Frasi di rito …  ”Come stai, come sta tua moglie? Grazie della foto su whatsApp, sono felice che i bimbi ora abbiano i banchi… “.
“I bambini chiedono di te, si ricordano tutti di te. Quando torni? Dai non metterci tanto; portateci vestiti e coperte se potete, è arrivato il freddo anche qui… Ricordi Fawzi?”. ”Sì… “
“Fawzi si è spento ieri. Abbiamo fatto il suo funerale stamattina. L’abbiamo seppellito nel nuovo cimitero, quello sotto gli ulivi. Sono venuti anche dai campi vicini per la preghiera. Ci sei ancora?”
Chiudo il telefono senza rispondere. Sbatto il pugno sul muro… Comincio a fare su e giù per il corridoio come un felino in gabbia… avanti e indietro alla ricerca di un punto dove fermare i miei pensieri e fermarmi. La notte non riesco a dormire, sono agitata, vedo tende spazzate via dal vento, fango, sento piangere, sento un rantolio incessante… La mattina metto tutto in stand by perché c’è la normale vita da vivere, il lavoro, gli impegni. Non posso rovinare la giornata a qualcuno raccontando questa storia, la gente è stufa di me e della Siria… Cerco di mettere in sospensione quella parte di me che, invece, mi perseguita come un’ombra… Fawzi è morto..
Sì che lo ricordo Fawzi. Uno dei bimbi del campo profughi; lo ricordo per i suoi occhioni nocciola, per il suo corpicino gracile,  e per qualcosa che ci accomunava: l’asma. Lo ricordo sdraiato su quel materasso senza lenzuolo, il naso che colava, il respiro affaticato, lo sguardo spento, come se fosse già stufo di vivere, di soffrire e lottare a soli 6 anni. Ricordo le parole della  madre: “mi dicono che crescendoinshAllah  – se Dio vuole – migliorerà…”. Ma come avrebbe fatto a migliorare in quelle condizioni, in mezzo alla polvere, in mezzo a quel proliferare di malattie…
Fawzi è morto. E’ inutile che scriva un articolo. Non è una notizia.
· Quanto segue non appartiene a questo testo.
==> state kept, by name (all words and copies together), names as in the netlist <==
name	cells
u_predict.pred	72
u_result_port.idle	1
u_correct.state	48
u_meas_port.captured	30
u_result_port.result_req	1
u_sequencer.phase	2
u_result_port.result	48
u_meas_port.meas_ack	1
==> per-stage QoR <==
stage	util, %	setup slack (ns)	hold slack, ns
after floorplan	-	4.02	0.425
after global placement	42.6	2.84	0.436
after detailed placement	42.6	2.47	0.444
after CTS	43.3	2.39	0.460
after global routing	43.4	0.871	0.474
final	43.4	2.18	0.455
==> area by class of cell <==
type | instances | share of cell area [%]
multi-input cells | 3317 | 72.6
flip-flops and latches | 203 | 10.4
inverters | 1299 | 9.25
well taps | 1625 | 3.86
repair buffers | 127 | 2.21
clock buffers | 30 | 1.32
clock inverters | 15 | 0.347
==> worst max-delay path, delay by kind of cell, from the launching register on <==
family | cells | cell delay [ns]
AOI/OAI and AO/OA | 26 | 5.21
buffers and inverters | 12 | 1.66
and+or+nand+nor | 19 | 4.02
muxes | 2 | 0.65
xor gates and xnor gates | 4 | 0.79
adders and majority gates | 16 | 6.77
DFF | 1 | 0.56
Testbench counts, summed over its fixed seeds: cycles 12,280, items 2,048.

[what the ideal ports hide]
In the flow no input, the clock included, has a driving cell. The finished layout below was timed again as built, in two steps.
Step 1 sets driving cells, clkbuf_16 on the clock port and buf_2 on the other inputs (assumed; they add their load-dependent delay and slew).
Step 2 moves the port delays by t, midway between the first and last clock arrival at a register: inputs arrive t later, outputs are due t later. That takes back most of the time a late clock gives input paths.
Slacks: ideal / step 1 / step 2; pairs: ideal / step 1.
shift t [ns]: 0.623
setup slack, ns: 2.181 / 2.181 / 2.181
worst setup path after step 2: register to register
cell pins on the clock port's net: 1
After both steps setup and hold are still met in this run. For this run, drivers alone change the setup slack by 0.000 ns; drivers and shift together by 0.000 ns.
What follows belongs to an exercise in optimizing a design on an open flow for small area; a production flow would make more cautious choices.
Only simulation tests tie the RTL to the original design; equivalence was not proved.
No activity file was given, so power comes from the tool's default toggle rates.

## harbor
## qpu_exu
module qpu_exu
(
  input  logic    clk,
  input  logic    i_arst_n,
  input  logic    i_instr_valid,
  output logic    o_instr_ready,
  input  qpu_pkg::instr_t  i_instr,
  output logic    o_tiq_valid,
  input  logic    i_tiq_ready,
  output qpu_pkg::time_t   o_tiq_time,
  output logic    o_evq_valid,
  input  logic    i_evq_ready,
  output qpu_pkg::time_t   o_evq_time,
  output qpu_pkg::qubits_t o_evq_qubits,
  input  logic    i_mcu_valid,
  input  qpu_pkg::qubits_t i_mcu_result,
  output logic    o_wb_valid,
  output qpu_pkg::rfidx_t  o_wb_rdidx,
  output qpu_pkg::data_t   o_wb_data
);
For scale: about 2,000 cells after synthesis, ~620 flip-flops, about 130 I/O pins.
export LEC_CHECK = 0
export CAP_MARGIN = 0
export CORE_MARGIN = 2
export CORE_UTILIZATION = 40
export SLEW_MARGIN = 0
export SYNTH_HIERARCHICAL = 1
export SYNTH_MINIMUM_KEEP_SIZE = 0
create_clock -name core_clock -period 9.0 [get_ports {clk}]
standard.sh (not shown) runs the stock make flow with config.mk's settings and CLKGATE_MAP_FILE= SYNTH_SCRIPT=/design/flow/synth_recipe.tcl, a recipe that flattens the netlist after the stock synthesis.
==> flow/flow/run.sh <==
#!/bin/bash
# Standard ORFS layout with smaller port buffers and a leaner clock tree.
set -euo pipefail
bash standard.sh \
  BUFFER_PORTS_ARGS="-buffer_cell sky130_fd_sc_hd__buf_1" \
  CTS_ARGS="-sink_clustering_enable -repair_clock_nets -dont_use_dummy_load -buf_list sky130_fd_sc_hd__clkbuf_16 -sink_clustering_size 30 -sink_clustering_max_diameter 80" \
  finish > standard.log 2>&1
harbor has completed all stages; timing, DRC and antenna checks passed.
Inputs modified between harbor and raven:
diff --git a/flow/config.mk b/flow/config.mk
--- a/flow/config.mk
+++ b/flow/config.mk
@@ -8 +8 @@
-export CAP_MARGIN = 0
+export CAP_MARGIN = 10
@@ -10,2 +10,2 @@
-export CORE_UTILIZATION = 40
-export SLEW_MARGIN = 0
+export CORE_UTILIZATION = 35
+export SLEW_MARGIN = 10
### Flow results
- Changes observed in raven relative to harbor: final hold slack did not really move, proportion of cell area spent on the clock network did not really move, slew at the pin with the worst max-slew slack went down.
- Of the two values seen for end point of the critical path, regs[4][31] was produced by raven and regs[10][31] by harbor.
- Placeable core region on raven is behind harbor.
Background: an optimization exercise with open tools, aiming at small area, a short achievable clock period and few clock cycles per item. Do not read the settings as production practice. In this exercise RTL edits were held to simulation tests only and were not proved equivalent to the original.

==> branch garnet <==
==> flow/design.v (excerpt) <==
module ntt_butterfly (
  input  logic        clk,
  input  logic        rst,
  input  logic        in_valid,
  output logic        in_ready,
  input  logic        in_mode,
  input  logic [11:0] in_a,
  input  logic [11:0] in_b,
  input  logic [11:0] in_zeta,
  input  logic [7:0]  in_idx,
  output logic        out_valid,
  input  logic        out_ready,
  output logic [11:0] out_a,
  output logic [11:0] out_b,
  output logic [7:0]  out_idx,
  output logic        busy
);
  logic        en;
  logic        v1, v2, v3;
  logic        v3_n;    
  logic [12:0] mx;
  logic        m1, m2;
  logic [11:0] z1;
  logic [12:0] xa, xa1, mx1, xa2;
  logic [7:0]  idx1, idx2, idx3;
  logic [24:0] p, p2;
  logic [13:0] sa, sa3;
  logic [12:0] sb, sb3;
  assign en       = !v3 || out_ready;
  assign in_ready = (v3_n || out_ready) && !rst;
  always_ff @(posedge clk) begin
    if (rst) begin
      v1   <= 1'b0;
      v2   <= 1'b0;
      v3   <= 1'b0;
      v3_n <= 1'b1;
    end else if (en) begin
      v1   <= in_valid;
      v2   <= v1;
      v3   <= v2;
      v3_n <= !v2;
    end
  end
  bfly_pre u_pre (.mode(in_mode), .a(in_a), .b(in_b), .mx(mx), .xa(xa));
  bfly_reg #(.W(1 + 13 + 13 + 12 + 8)) u_r1 (
    .clk(clk), .en(en), .d({in_mode, xa, mx, in_zeta, in_idx}),
    .q({m1, xa1, mx1, z1, idx1}));
  bfly_mul u_mul (.mx(mx1), .zeta(z1), .p(p));
  bfly_reg #(.W(1 + 13 + 25 + 8)) u_r2 (
    .clk(clk), .en(en), .d({m1, xa1, p, idx1}), .q({m2, xa2, p2, idx2}));
  bfly_red u_red (.mode(m2), .xa(xa2), .p(p2), .sa(sa), .sb(sb));
  bfly_reg #(.W(14 + 13 + 8)) u_r3 (
    .clk(clk), .en(en), .d({sa, sb, idx2}), .q({sa3, sb3, idx3}));
  bfly_fin u_fin (.sa(sa3), .sb(sb3), .ra(out_a), .rb(out_b));
  assign out_idx   = idx3;
  assign out_valid = v3;
  assign busy      = v1 || v2 || v3;
endmodule
clock: 14.0 ns
lec_check: 0
cap_margin: 20
core_margin: 2
core_utilization: 40
slew_margin: 20
standard.sh (not shown) runs the stock make flow with config.mk's settings and CLKGATE_MAP_FILE= SYNTH_SCRIPT=/design/flow/synth_recipe.tcl, a recipe that flattens the netlist after the stock synthesis.
==> flow/flow/run.sh <==
#!/bin/bash
# Standard layout with these changes to how it is made:
#  - port buffers are buf_2 cells instead of the flow's default choice (a
#    slow delay buffer);
#  - timing repair aims for a 6.0 ns critical path (setup margin 8.0 ns
#    against the 14 ns clock), working on the worst 10% of endpoints;
#  - the clock tree is built from clkbuf_8 cells, without the dummy loads
#    clock tree synthesis adds to balance its branches;
#  - after the standard synthesis, invopt4.py picks the polarity of the
#    adder cells (a full adder is self-dual; a half adder is rebuilt as an
#    XOR/XNOR and an AND-type gate when that helps) and of gates that have a
#    complementary twin (AND/NAND, AOI/AO, ...) to drop the inverters Yosys
#    leaves between them; the netlist keeps the same function, registers
#    and ports.
set -euo pipefail
ARGS=("BUFFER_PORTS_ARGS=-buffer_cell sky130_fd_sc_hd__buf_2" SETUP_SLACK_MARGIN=8.0 TNS_END_PERCENT=10 "CTS_ARGS=-sink_clustering_enable -repair_clock_nets -buf_list sky130_fd_sc_hd__clkbuf_8 -dont_use_dummy_load")
R=$PWD/orfs/results/$FLOW_PLATFORM/ntt_butterfly/base
bash standard.sh "${ARGS[@]}" synth > synth.log 2>&1
cp $R/1_2_yosys.v 1_2_yosys_standard.v
python3 flow/invopt4.py 1_2_yosys_standard.v $R/1_2_yosys.v > invopt.log 2>&1
rm -f $R/1_synth.odb $R/1_synth.sdc
bash standard.sh "${ARGS[@]}" finish > standard.log 2>&1
Other scripts of this flow, unchanged in this note and not shown: flow/flow/invopt4.py
==> branch delta: changes against branch garnet <==
--- a/flow/flow/run.sh
+++ b/flow/flow/run.sh
@@ -5,4 +5,4 @@
 #  - timing repair aims for a 6.0 ns critical path (setup margin 8.0 ns
-#    against the 14 ns clock), working on the worst 10% of endpoints;
-#  - the clock tree is built from clkbuf_8 cells, without the dummy loads
+#    against the 14 ns clock);
+#  - the clock tree is built from clkbuf_8 cells (25 sinks per cluster), without the dummy loads
 #    clock tree synthesis adds to balance its branches;
@@ -15,3 +15,3 @@
 set -euo pipefail
-ARGS=("BUFFER_PORTS_ARGS=-buffer_cell sky130_fd_sc_hd__buf_2" SETUP_SLACK_MARGIN=8.0 TNS_END_PERCENT=10 "CTS_ARGS=-sink_clustering_enable -repair_clock_nets -buf_list sky130_fd_sc_hd__clkbuf_8 -dont_use_dummy_load")
+ARGS=("BUFFER_PORTS_ARGS=-buffer_cell sky130_fd_sc_hd__buf_2" SETUP_SLACK_MARGIN=8.0 "CTS_ARGS=-sink_clustering_enable -repair_clock_nets -buf_list sky130_fd_sc_hd__clkbuf_8 -dont_use_dummy_load -sink_clustering_size 25")
 R=$PWD/orfs/results/$FLOW_PLATFORM/ntt_butterfly/base
==> branch lagoon: changes against branch garnet <==
--- a/flow/flow/run.sh
+++ b/flow/flow/run.sh
@@ -1,3 +1,3 @@
 #!/bin/bash
-# Standard layout with these changes to how it is made:
+# Standard layout with four changes to how it is made:
 #  - port buffers are buf_2 cells instead of the flow's default choice (a
@@ -5,5 +5,4 @@
 #  - timing repair aims for a 6.0 ns critical path (setup margin 8.0 ns
-#    against the 14 ns clock), working on the worst 10% of endpoints;
-#  - the clock tree is built from clkbuf_8 cells, without the dummy loads
-#    clock tree synthesis adds to balance its branches;
+#    against the 14 ns clock);
+#  - the clock tree is built from clkbuf_8 cells;
 #  - after the standard synthesis, invopt4.py picks the polarity of the
@@ -15,3 +14,3 @@
 set -euo pipefail
-ARGS=("BUFFER_PORTS_ARGS=-buffer_cell sky130_fd_sc_hd__buf_2" SETUP_SLACK_MARGIN=8.0 TNS_END_PERCENT=10 "CTS_ARGS=-sink_clustering_enable -repair_clock_nets -buf_list sky130_fd_sc_hd__clkbuf_8 -dont_use_dummy_load")
+ARGS=("BUFFER_PORTS_ARGS=-buffer_cell sky130_fd_sc_hd__buf_2" SETUP_SLACK_MARGIN=8.0 "CTS_BUF_LIST=sky130_fd_sc_hd__clkbuf_8")
 R=$PWD/orfs/results/$FLOW_PLATFORM/ntt_butterfly/base
==> comparison table <==
| quantity | branch delta | branch lagoon | branch garnet |
|---|---|---|---|
| Result of the run | finished clean | finished clean | finished clean |
| Final hold slack | 419 ps | 421 ps | 406 ps |
| Largest net degree at the start of global routing | 74 | 74 | 69 |
| Violation count after the first detailed-route iteration | 544 | 501 | 379 |
| Non-clock buffer share of cell area | 4.18% | 4.43% | 4.09% |
| Final std cells w/o fill | 1,655 | 1,676 | 1,653 |
| Number of vias after detailed routing | 8,365 | 8,431 | 8,279 |
| Arrival time at the worst endpoint | 3160 ps | 3160 ps | 3150 ps |
| Pre-CTS WS | 7220 ps | 7220 ps | 7220 ps |
| Clock Latency Late Sink | 450 ps | 460 ps | 450 ps |
| Combined area of the multi-input logic cells | 8590 um^2 | 8610 um^2 | 8570 um^2 |
| Number of filler instances in the final layout | 2,939 | 2,922 | 2,910 |
| Vias in the first global route | 8,837 | 8,873 | 8,659 |
| Detailed-route vias per instance | 5.05 | 5.03 | 5.01 |
| Met1 routing resource usage after global routing | 21.4% | 21.6% | 21.9% |
| Global-route track usage on met2 | 29.1% | 29.2% | 27.7% |
| Fraction of area in multi-input gates | 60.9% | 60.0% | 60.9% |
| GP Congestion | 0.828 | 0.828 | 0.824 |
Testbench counts of branch garnet, summed over its fixed seeds: cycles 16,024, items 16,000.
Testbench counts of branch delta, summed over its fixed seeds: cycles 16,024, items 16,000.
Testbench counts of branch lagoon, summed over its fixed seeds: cycles 16,024, items 16,000.

## separate check: timing with driven ports
In the flow no input, the clock included, has a driving cell. The finished layouts below were timed again as built, in two steps.
Step 1 (the two cells are an assumption about what drives the block):
set clk [get_ports {clk}]
set_driving_cell -lib_cell sky130_fd_sc_hd__clkbuf_16 $clk
set_driving_cell -lib_cell sky130_fd_sc_hd__buf_2 [delete_from_list [all_inputs] $clk]
Step 2, shift: input delay + t, output delay - t, t = (earliest + latest rising clock arrival at the registers) / 2. This alone moves slack from input paths to output paths.
a / b / c = ideal ports / drivers / drivers and shift; a / b = the first two.
run	t (ns)	slack for setup (ns)	worst setup path at the end	clock arrival spread, ns	worst slew at a driven data input, ns
branch garnet	0.474	8.052 / 7.971 / 7.497	input to register	0.039 / 0.039	0.15
branch delta	0.484	8.039 / 7.996 / 7.512	input to register	0.042 / 0.042	0.16
branch lagoon	0.494	8.042 / 7.982 / 7.488	input to register	0.022 / 0.022	0.16
After both steps setup and hold are still met in every run listed. For branch garnet, which loses most, drivers alone change the setup slack by -0.081 ns; drivers and shift together by -0.555 ns.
Ogni giorno ci sono storie di bambini che muoiono e io stessa ogni giorno ne racconto alcune… ma le dita si muovono sulla tastiera e il cuore detta, e la rabbia dei pugni chiusi sbattuti sul tavolo e la stanchezza degli occhi che di notte scrutano il soffitto e il senso di impotenza e di frustrazione e la voglia di dire basta mi portano qui…
E’ solo l’ennesima storia di un bimbo che muore – da non leggere.